The Almanac of American Politics is a reference work published biennially by Columbia Books & Information Services. It aims to provide a detailed look at the politics of the United States through an approach of profiling individual leaders and areas of the country. The first edition of the Almanac was published in 1972. The National Journal published biennial editions of the Almanac from 1984 through 2014. In 2015, Columbia Books & Information Services became the publisher.

==Overview==
The Almanac is broken down alphabetically by state, with each congressional district in each state profiled separately. The information provided by the Almanac includes:
- Demographic information on each district, including income, racial distribution, and other statistics.
- Profiles of the Congressional representative from each district as well as each state's Senators, including voting record on key votes, advocacy group ratings, etc.; profiles of governors are also included.
- Individually written profiles of each district, commissioned for the Almanac.
- In-depth profiles of every governor, Senator, and House member.
- Analysis of elections for Senate, House and governor races, and how those results shape the public policy debates in Congress and the nation.
- A breakdown of the votes cast in the last U.S. presidential election for all states and districts, including primaries.
- Campaign finance data on spending by all members of the U.S. Congress in their most recent election, including all-new listings of the “outside money” spent in those contests.
- Analysis of voter turnout in each state and congressional district for the last presidential and mid-term elections.
- More than 60 state and congressional district maps, the key votes cast by members of the House and Senate, and interest group ratings.

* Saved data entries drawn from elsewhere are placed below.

File: src/vian_defs.svh
`ifndef VIAN_DEFS_SVH
`define VIAN_DEFS_SVH

// ****************************************************************
// Register map, one aligned 32-bit word each.
// ****************************************************************
`define VIAN_OFF_CTRL 8'h00
`define VIAN_OFF_ENABLE 8'h04
`define VIAN_OFF_PEND 8'h08
`define VIAN_OFF_STATUS 8'h0C
`define VIAN_CTRL_GIE_BIT 0
`define VIAN_CTRL_RESET 32'h0000_0000
`define VIAN_ENABLE_RESET 16'h0000
`define VIAN_STATUS_STATE_LSB 8

// ****************************************************************
// Source layout: bit i of the source vector selects vector E0 + 2*i.
// ****************************************************************
`define VIAN_NSRC 16
`define VIAN_TRAP_BIT 15
`define VIAN_EN_MASK 16'h3E3E

// ****************************************************************
// Core constants.
// ****************************************************************
`define VIAN_TRAP_OPCODE 8'h00
`define VIAN_ACK_PC 15'h00FF
`define VIAN_POP_PC 15'h7FFF
`define VIAN_STACK_LIMIT 8'h6F
`define VIAN_VEC_BASE 8'hE0
`define VIAN_BLOCK_LAST 8'hFF
`define VIAN_ACK_CYCLES 7

// ****************************************************************
// AXI responses.
// ****************************************************************
`define VIAN_RESP_OKAY 2'h0
`define VIAN_RESP_SLVERR 2'h2

`endif

File: src/vian_pkg.sv
package vian_pkg;

  typedef enum logic [3:0] {
    VIAN_S_IDLE = 4'h1,
    VIAN_S_ACK = 4'h2,
    VIAN_S_FHI = 4'h4,
    VIAN_S_FLO = 4'h8
  } vian_state_t;

  // Merges a bus write into an old word under the byte strobes.
  function automatic logic [31:0] vian_wmerge(input logic [31:0] old_w,
                                              input logic [31:0] new_w,
                                              input logic [3:0] strb);
    logic [31:0] res;
    res = old_w;
    for (int i = 0; i < 4; i++) begin
      if (strb[i]) begin
        res[i*8 +: 8] = new_w[i*8 +: 8];
      end
    end
    return res;
  endfunction

endpackage

File: src/vian_rank.sv
`timescale 1ns/10ps
`default_nettype none

`include "vian_defs.svh"

module vian_rank
  import vian_pkg::*;
#(
  parameter int NSRC = 16
) (
  input wire logic [NSRC-1:0] active,
  output logic [7:0] offset
);

  // ****************************************************************
  // The offset arithmetic only covers sixteen even slots.
  // ****************************************************************
  if (NSRC != `VIAN_NSRC) begin : g_bad_nsrc
    $error("vian_rank supports exactly sixteen sources");
  end

  // Highest set index wins; an empty vector falls to the default slot.
  function automatic logic [7:0] rank_off(input logic [NSRC-1:0] act);
    logic [7:0] res;
    res = `VIAN_VEC_BASE;
    for (int i = 1; i < NSRC; i++) begin
      if (act[i]) begin
        res = 8'(`VIAN_VEC_BASE + 8'(2 * i));
      end
    end
    return res;
  endfunction

  always_comb begin
    offset = rank_off(active);
  end

endmodule

`default_nettype wire

File: src/vian_arbiter.sv
`timescale 1ns/10ps
`default_nettype none

`include "vian_defs.svh"

module vian_arbiter
  import vian_pkg::*;
#(
  parameter int ACK_CYCLES = `VIAN_ACK_CYCLES
) (
  input wire logic mclk,
  input wire logic rst,
  input wire logic [7:0] s_axi_awaddr,
  input wire logic s_axi_awvalid,
  output logic s_axi_awready,
  input wire logic [31:0] s_axi_wdata,
  input wire logic [3:0] s_axi_wstrb,
  input wire logic s_axi_wvalid,
  output logic s_axi_wready,
  output logic [1:0] s_axi_bresp,
  output logic s_axi_bvalid,
  input wire logic s_axi_bready,
  input wire logic [7:0] s_axi_araddr,
  input wire logic s_axi_arvalid,
  output logic s_axi_arready,
  output logic [31:0] s_axi_rdata,
  output logic [1:0] s_axi_rresp,
  output logic s_axi_rvalid,
  input wire logic s_axi_rready,
  input wire logic icyc,
  input wire logic insn_start,
  input wire logic [14:0] next_addr,
  input wire logic ir_load,
  input wire logic [7:0] ir_opcode,
  input wire logic [14:0] ir_addr,
  input wire logic vis_exec,
  input wire logic [14:0] vis_addr,
  input wire logic clear_trap_pending_instruction_exec,
  input wire logic return_from_irq_exec,
  input wire logic [14:0] stack_pop_addr,
  input wire logic [7:0] stack_sp,
  input wire logic [15:0] src_pend,
  output logic pm_rd_req,
  output logic [14:0] pm_rd_addr,
  input wire logic [7:0] pm_rd_data,
  input wire logic pm_rd_valid,
  output logic pc_load,
  output logic [14:0] pc_load_val,
  output logic push_req,
  output logic [14:0] push_addr,
  output logic irq_ack,
  output logic gie_out,
  output logic busy
);

  // ****************************************************************
  // Elaboration checks.
  // ****************************************************************
  if (ACK_CYCLES < 1 || ACK_CYCLES > 15) begin : g_bad_ack
    $error("ACK_CYCLES must lie between 1 and 15");
  end

  localparam logic [3:0] ACK_LAST = 4'(ACK_CYCLES - 1);

  // ****************************************************************
  // Declarations.
  // ****************************************************************
  vian_state_t state_ff;
  logic [3:0] ack_cnt_ff;
  logic trap_pend_ff;
  logic trap_req_ff;
  logic [14:0] trap_addr_ff;
  logic gie_ff;
  logic [15:0] en_ff;
  logic [14:0] vec_addr_ff;
  logic [7:0] vec_hi_ff;
  logic [7:0] last_off_ff;
  logic [7:0] rank_off;
  logic [15:0] mask_active;
  logic [15:0] arb_active;
  logic [6:0] tbl_block;
  logic trap_event;
  logic take_mask;
  logic idle;
  logic start_trap;
  logic start_return_from_irq;
  logic start_vis;
  logic start_mask;
  logic [7:0] aw_addr_ff;
  logic aw_got_ff;
  logic [31:0] w_data_ff;
  logic [3:0] w_strb_ff;
  logic w_got_ff;
  logic aw_hs;
  logic w_hs;
  logic ar_hs;
  logic wr_do;
  logic wr_ctrl;
  logic wr_en;
  logic wr_known;
  logic [31:0] nxt_rdata;
  logic [1:0] nxt_rresp;

  // ****************************************************************
  // Source qualification and ranking.
  // ****************************************************************
  assign trap_event = ir_load && (ir_opcode == `VIAN_TRAP_OPCODE);
  assign mask_active = src_pend & en_ff & `VIAN_EN_MASK;
  // The trap flag fences off every maskable source; clearing it reopens.
  assign take_mask = insn_start && gie_ff && !trap_pend_ff &&
                     (|mask_active);
  assign arb_active = {trap_pend_ff, mask_active[14:0]};
  assign tbl_block = (vis_addr[7:0] == `VIAN_BLOCK_LAST) ?
                     7'(vis_addr[14:8] + 7'h01) : vis_addr[14:8];

  assign idle = (state_ff == VIAN_S_IDLE);
  assign start_trap = idle && trap_req_ff;
  assign start_return_from_irq = idle && !trap_req_ff && return_from_irq_exec;
  assign start_vis = idle && !trap_req_ff && !return_from_irq_exec && vis_exec;
  assign start_mask = idle && !trap_req_ff && !return_from_irq_exec && !vis_exec &&
                      take_mask;

  vian_rank #(
    .NSRC(`VIAN_NSRC)
  ) u_rank (
    .active(arb_active),
    .offset(rank_off)
  );

  // ****************************************************************
  // Trap pending flag, internal only.
  // ****************************************************************
  // A trap arriving in the same cycle as the clear keeps the flag set.
  always_ff @(posedge mclk) begin
    if (rst) begin
      trap_pend_ff <= 1'b0;
    end else if (trap_event) begin
      trap_pend_ff <= 1'b1;
    end else if (clear_trap_pending_instruction_exec) begin
      trap_pend_ff <= 1'b0;
    end
  end

  always_ff @(posedge mclk) begin
    if (rst) begin
      trap_req_ff <= 1'b0;
      trap_addr_ff <= 15'h0000;
    end else if (trap_event) begin
      trap_req_ff <= 1'b1;
      trap_addr_ff <= ir_addr;
    end else if (start_trap) begin
      trap_req_ff <= 1'b0;
    end
  end

  // ****************************************************************
  // Global interrupt enable.
  // ****************************************************************
  // A trap entry is deliberately absent here, so the enable survives it.
  always_ff @(posedge mclk) begin
    if (rst) begin
      gie_ff <= 1'b0;
    end else if (start_mask) begin
      gie_ff <= 1'b0;
    end else if (start_return_from_irq) begin
      gie_ff <= 1'b1;
    end else if (wr_ctrl && w_strb_ff[0]) begin
      gie_ff <= w_data_ff[`VIAN_CTRL_GIE_BIT];
    end
  end

  always_ff @(posedge mclk) begin
    if (rst) begin
      en_ff <= `VIAN_ENABLE_RESET;
    end else if (wr_en) begin
      en_ff <= 16'(vian_wmerge({16'h0000, en_ff}, w_data_ff,
                               w_strb_ff)) & `VIAN_EN_MASK;
    end
  end

  // ****************************************************************
  // Sequencer: acknowledge, return and vector dispatch.
  // ****************************************************************
  always_ff @(posedge mclk) begin
    if (rst) begin
      state_ff <= VIAN_S_IDLE;
      ack_cnt_ff <= 4'h0;
      pc_load <= 1'b0;
      pc_load_val <= 15'h0000;
      push_req <= 1'b0;
      push_addr <= 15'h0000;
      irq_ack <= 1'b0;
      pm_rd_req <= 1'b0;
      pm_rd_addr <= 15'h0000;
      vec_addr_ff <= 15'h0000;
      vec_hi_ff <= 8'h00;
      last_off_ff <= 8'h00;
    end else begin
      pc_load <= 1'b0;
      push_req <= 1'b0;
      irq_ack <= 1'b0;
      unique case (state_ff)
        VIAN_S_IDLE: begin
          ack_cnt_ff <= 4'h0;
          if (start_trap) begin
            push_req <= 1'b1;
            push_addr <= trap_addr_ff;
            irq_ack <= 1'b1;
            state_ff <= VIAN_S_ACK;
          end else if (start_return_from_irq) begin
            pc_load <= 1'b1;
            if (stack_sp > `VIAN_STACK_LIMIT) begin
              pc_load_val <= `VIAN_POP_PC;
            end else begin
              pc_load_val <= stack_pop_addr;
            end
          end else if (start_vis) begin
            last_off_ff <= rank_off;
            vec_addr_ff <= {tbl_block, rank_off};
            pc_load <= 1'b1;
            pc_load_val <= {tbl_block, rank_off};
            pm_rd_req <= 1'b1;
            pm_rd_addr <= {tbl_block, rank_off};
            state_ff <= VIAN_S_FHI;
          end else if (start_mask) begin
            push_req <= 1'b1;
            push_addr <= next_addr;
            irq_ack <= 1'b1;
            state_ff <= VIAN_S_ACK;
          end
        end
        VIAN_S_ACK: begin
          if (icyc) begin
            if (ack_cnt_ff == ACK_LAST) begin
              pc_load <= 1'b1;
              pc_load_val <= `VIAN_ACK_PC;
              state_ff <= VIAN_S_IDLE;
            end else begin
              ack_cnt_ff <= 4'(ack_cnt_ff + 4'h1);
            end
          end
        end
        VIAN_S_FHI: begin
          if (pm_rd_valid) begin
            vec_hi_ff <= pm_rd_data;
            pm_rd_addr <= {vec_addr_ff[14:1], 1'b1};
            state_ff <= VIAN_S_FLO;
          end
        end
        VIAN_S_FLO: begin
          if (pm_rd_valid) begin
            pm_rd_req <= 1'b0;
            pc_load <= 1'b1;
            pc_load_val <= {vec_hi_ff[6:0], pm_rd_data};
            state_ff <= VIAN_S_IDLE;
          end
        end
      endcase
    end
  end

  assign gie_out = gie_ff;
  assign busy = !idle;

  // ****************************************************************
  // AXI4-Lite write path.
  // ****************************************************************
  assign aw_hs = s_axi_awvalid && s_axi_awready;
  assign w_hs = s_axi_wvalid && s_axi_wready;
  assign wr_do = aw_got_ff && w_got_ff && !s_axi_bvalid;
  assign wr_ctrl = wr_do && (aw_addr_ff == `VIAN_OFF_CTRL);
  assign wr_en = wr_do && (aw_addr_ff == `VIAN_OFF_ENABLE);
  assign wr_known = (aw_addr_ff == `VIAN_OFF_CTRL) ||
                    (aw_addr_ff == `VIAN_OFF_ENABLE) ||
                    (aw_addr_ff == `VIAN_OFF_PEND) ||
                    (aw_addr_ff == `VIAN_OFF_STATUS);

  always_ff @(posedge mclk) begin
    if (rst) begin
      s_axi_awready <= 1'b0;
      aw_got_ff <= 1'b0;
      aw_addr_ff <= 8'h00;
    end else begin
      s_axi_awready <= !aw_got_ff && !aw_hs && !s_axi_bvalid;
      if (aw_hs) begin
        aw_got_ff <= 1'b1;
        aw_addr_ff <= {s_axi_awaddr[7:2], 2'b00};
      end else if (wr_do) begin
        aw_got_ff <= 1'b0;
      end
    end
  end

  always_ff @(posedge mclk) begin
    if (rst) begin
      s_axi_wready <= 1'b0;
      w_got_ff <= 1'b0;
      w_data_ff <= 32'h0000_0000;
      w_strb_ff <= 4'h0;
    end else begin
      s_axi_wready <= !w_got_ff && !w_hs && !s_axi_bvalid;
      if (w_hs) begin
        w_got_ff <= 1'b1;
        w_data_ff <= s_axi_wdata;
        w_strb_ff <= s_axi_wstrb;
      end else if (wr_do) begin
        w_got_ff <= 1'b0;
      end
    end
  end

  always_ff @(posedge mclk) begin
    if (rst) begin
      s_axi_bvalid <= 1'b0;
      s_axi_bresp <= `VIAN_RESP_OKAY;
    end else if (wr_do) begin
      s_axi_bvalid <= 1'b1;
      s_axi_bresp <= wr_known ? `VIAN_RESP_OKAY : `VIAN_RESP_SLVERR;
    end else if (s_axi_bready) begin
      s_axi_bvalid <= 1'b0;
    end
  end

  // ****************************************************************
  // AXI4-Lite read path.
  // ****************************************************************
  assign ar_hs = s_axi_arvalid && s_axi_arready;

  // The trap flag is left out of every word on purpose.
  always_comb begin
    nxt_rdata = 32'h0000_0000;
    nxt_rresp = `VIAN_RESP_OKAY;
    unique case ({s_axi_araddr[7:2], 2'b00})
      `VIAN_OFF_CTRL: nxt_rdata[`VIAN_CTRL_GIE_BIT] = gie_ff;
      `VIAN_OFF_ENABLE: nxt_rdata[15:0] = en_ff;
      `VIAN_OFF_PEND: nxt_rdata[15:0] = src_pend & `VIAN_EN_MASK;
      `VIAN_OFF_STATUS: begin
        nxt_rdata[7:0] = last_off_ff;
        nxt_rdata[`VIAN_STATUS_STATE_LSB +: 4] = state_ff;
      end
      default: nxt_rresp = `VIAN_RESP_SLVERR;
    endcase
  end

  always_ff @(posedge mclk) begin
    if (rst) begin
      s_axi_arready <= 1'b0;
      s_axi_rvalid <= 1'b0;
      s_axi_rdata <= 32'h0000_0000;
      s_axi_rresp <= `VIAN_RESP_OKAY;
    end else begin
      s_axi_arready <= !ar_hs && !s_axi_rvalid;
      if (ar_hs) begin
        s_axi_rvalid <= 1'b1;
        s_axi_rdata <= nxt_rdata;
        s_axi_rresp <= nxt_rresp;
      end else if (s_axi_rready) begin
        s_axi_rvalid <= 1'b0;
      end
    end
  end

endmodule

`default_nettype wire

File: config.mk
export PLATFORM = sky130hd
export DESIGN_NAME = vian_arbiter
export DESIGN_NICKNAME = d
export VERILOG_FILES = /design/src/vian_pkg.sv /design/src/vian_rank.sv /design/src/vian_arbiter.sv
export VERILOG_INCLUDE_DIRS = /design/src
export SDC_FILE = /design/constraint.sdc
export NUM_CORES = 1
export LEC_CHECK = 0
export BUFFER_PORTS_ARGS = -buffer_cell sky130_fd_sc_hd__buf_2
export CORE_UTILIZATION = 50
export CTS_CLUSTER_SIZE = 16
export DETAILED_ROUTE_END_ITERATION = 6
export GPL_ROUTABILITY_DRIVEN = 0
export PLACE_DENSITY_LB_ADDON = 0.2
export SYNTH_ARGS = -nofsm -noshare
export SYNTH_HDL_FRONTEND = slang
export SYNTH_HIERARCHICAL = 1
export SYNTH_SLANG_ARGS = --single-unit
File: constraint.sdc
create_clock -name mclk -period 3.9 [get_ports mclk]
set_input_delay 0.78 -clock mclk [delete_from_list [all_inputs] [get_ports mclk]]
set_output_delay 0.78 -clock mclk [all_outputs]
set_load 0.01 [all_outputs]
# Word level (Yosys, flattened, before mapping)
# Index checks and enable logic that the tools add are counted.
word_totals:
  elab_cells: 204
  out_inout_bits: 92
  inputBits: 166
  regBits: 163
op_classes:
  magnitude_cmp: 1
  n_mux: 74
  eq_ne: 25
  n_bitwise: 4
  reduce_logical: 68
  addsub: 2
op_table:
  columns: ["op", "count"]
  rows:
  - ["$mux 15", 14]
  - ["$mux 4", 12]
  - ["$pmux 15 s3", 1]
  - ["$pmux 11 s3", 1]
  - ["$mux 5", 6]
  - ["$pmux 15 s2", 1]
  - ["$mux 1", 27]
  - ["$eq 6x2->1 const B", 4]
  - ["$logic_and 1x1->1", 24]
  - ["$reduce_bool 2->1", 11]
  - ["$ne 2x2->1 const B", 9]
  - ["$logic_not 8->1", 2]
  - ["$pmux 4 s4", 1]
  - ["$and 14x14->14", 1]
  - ["$eq 6x1->1 const B", 2]
  - ["$logic_not 1->1", 12]
  - ["$reduce_and 6->1", 2]
  - ["$reduce_and 5->1", 2]
  - ["$reduce_or 10->1", 1]
  - ["$eq 4x3->1 const B", 2]
  - ["$eq 8x8->1 const B", 1]
  - ["$gt 8x7->1 const B", 1]
  - ["$pmux 4 s2", 1]
  - ["$reduce_and 4->1", 2]
  - ["23 further kinds", 34]

# Logic depth before layout (Yosys ltp)
# Gate-level depths: netlist (run 1).
logic_depth:
  depth_word: 16
  ltp_mapped: 9
  depth_no_buf: 7

# Hierarchy
# The synthesis (run 1) kept the hierarchy.
by_module_without_submodules:
  columns: ["module", "instances", "area_per_inst_um2", "cells_per_inst", "seq_area_each_um2"]
  rows:
  - ["vian_arbiter", 1, 6746.5, 769, 2962.8]
  - ["vian_rank", 1, 178.9, 31, 0.0]

# Least setup slack after synthesis (run 1)
# No wires, ideal clock.
synth_timing:
  kind: "input port to flip-flop"
  start: "input port src_pend[12]"
  end: "register push_addr[1]"
  path_buffers: 1
  setup_ps: 91
  arrival_time_ps: 2274
  path_slack_ps: 1535
  stages: 6
  required_time_ps: 3809
  cell_sequence: "and2_1 or4_1 o211ai_1 buf_2 a21oi_1 a311oi_1"
synth_between:
  elab_chain_cells: 6
synth_lines:
  columns: ["element", "line", "rtl"]
  rows:
  - ["start, declared", "vian_arbiter.sv:42", "input wire logic [15:0] src_pend,"]
  - ["$and 14x14->14", "vian_arbiter.sv:108", "assign mask_active = src_pend & en_ff & `VIAN_EN_MASK;"]
  - ["$reduce_or 10->1", "vian_arbiter.sv:111", "(|mask_active);"]
  - ["$logic_and 1x1->1", "vian_arbiter.sv:110", "assign take_mask = insn_start && gie_ff && !trap_pend_ff &&"]
  - ["$logic_and 1x1->1", "vian_arbiter.sv:120", "assign start_mask = idle && !trap_req_ff && !return_from_irq_exec && !vis_exec &&"]
  - ["$reduce_bool 2->1 (no line)", null, null]
  - ["$reduce_and 4->1 (no line)", null, null]
  - ["end signal, assigned", "vian_arbiter.sv:207", "push_addr <= trap_addr_ff;"]
  - ["end signal, assigned", "vian_arbiter.sv:227", "push_addr <= next_addr;"]
  - ["end, declared", "vian_arbiter.sv:50", "output logic [14:0] push_addr,"]
# No other way between the ends.
# A chain may end at the register's enable or synchronous reset.

# Worst setup path in the final report (run 1)
layout_timing:
  start: "register state_ff[1]"
  end: "register pc_load_val[8]"
layout_between:
  elab_chain_cells: 6
  elab_cells_between_ends: 18
  classes_between: "eq/ne: 8; mux: 3; reduce/logical: 7"
layout_lines:
  columns: ["element", "line", "rtl"]
  rows:
  - ["start, declared", "vian_arbiter.sv:68", "vian_state_t state_ff;"]
  - ["start signal, assigned", "vian_arbiter.sv:186", "state_ff <= VIAN_S_IDLE;"]
  - ["start signal, assigned", "vian_arbiter.sv:209", "state_ff <= VIAN_S_ACK;"]
  - ["start signal, assigned", "vian_arbiter.sv:224", "state_ff <= VIAN_S_FHI;"]
  - ["$eq 4x1->1", "vian_arbiter.sv:116, vian_arbiter.sv:202", null]
  - ["$logic_and 1x1->1", "vian_arbiter.sv:118, vian_arbiter.sv:119", null]
  - ["$logic_and 1x1->1, on equally long branches", "vian_arbiter.sv:119, vian_arbiter.sv:118", null]
  - ["$logic_and 1x1->1 / $mux 15 (equally long branches)", "vian_arbiter.sv:119, vian_arbiter.sv:210", null]
  - ["$ne 3x1->1 (no line) / $mux 15 (equally long branches)", null, null]
  - ["$reduce_and 6->1 (no line) / $pmux 15 s3 (equally long branches)", null, null]
  - ["end signal, assigned", "vian_arbiter.sv:213", "pc_load_val <= `VIAN_POP_PC;"]
  - ["end signal, assigned", "vian_arbiter.sv:215", "pc_load_val <= stack_pop_addr;"]
  - ["end signal, assigned", "vian_arbiter.sv:221", "pc_load_val <= {tbl_block, rank_off};"]
  - ["end, declared", "vian_arbiter.sv:48", "output logic [14:0] pc_load_val,"]
# Several ways; a longest one is shown, not always the timed one. The select of a mux whose other input is x is not followed.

In addition, an overview look at each state is given, including prospects for the upcoming presidential election and demographic trends.

The 2014 and 2012 editions of the Almanac are both 1,838 pages long. The Almanac was first published in 1971; subsequent editions have appeared biennially since 1973. The main editors were originally Michael Barone, now a writer at the Washington Examiner; Grant Ujifusa; and Douglas Matthews. Matthews stopped contributing after the 1980 edition. Barone and Chuck McCutcheon authored the 2012 edition, and were joined by Sean Trende and Josh Kraushaar for the 2014 edition. The co-authors of the 2016 edition are Barone, Richard E. Cohen, Charlie Cook, and James A. Barnes.

==Authors==

Richard E. Cohen co-authored The Almanac of American Politics from 2001 through 2010, and again in 2016. He has written about Congress for National Journal, Politico and Congressional Quarterly. He is the author of Washington at Work: Back Rooms and Clean Air, a case study of the 1990 Clean Air Act, and Rostenkowski: The Pursuit of Power and the End of the Old Politics. He co-authored The Partisan Divide with former Reps. Tom Davis of Virginia and Martin Frost of Texas. In 1990, he won the Everett McKinley Dirksen Award for distinguished reporting on Congress.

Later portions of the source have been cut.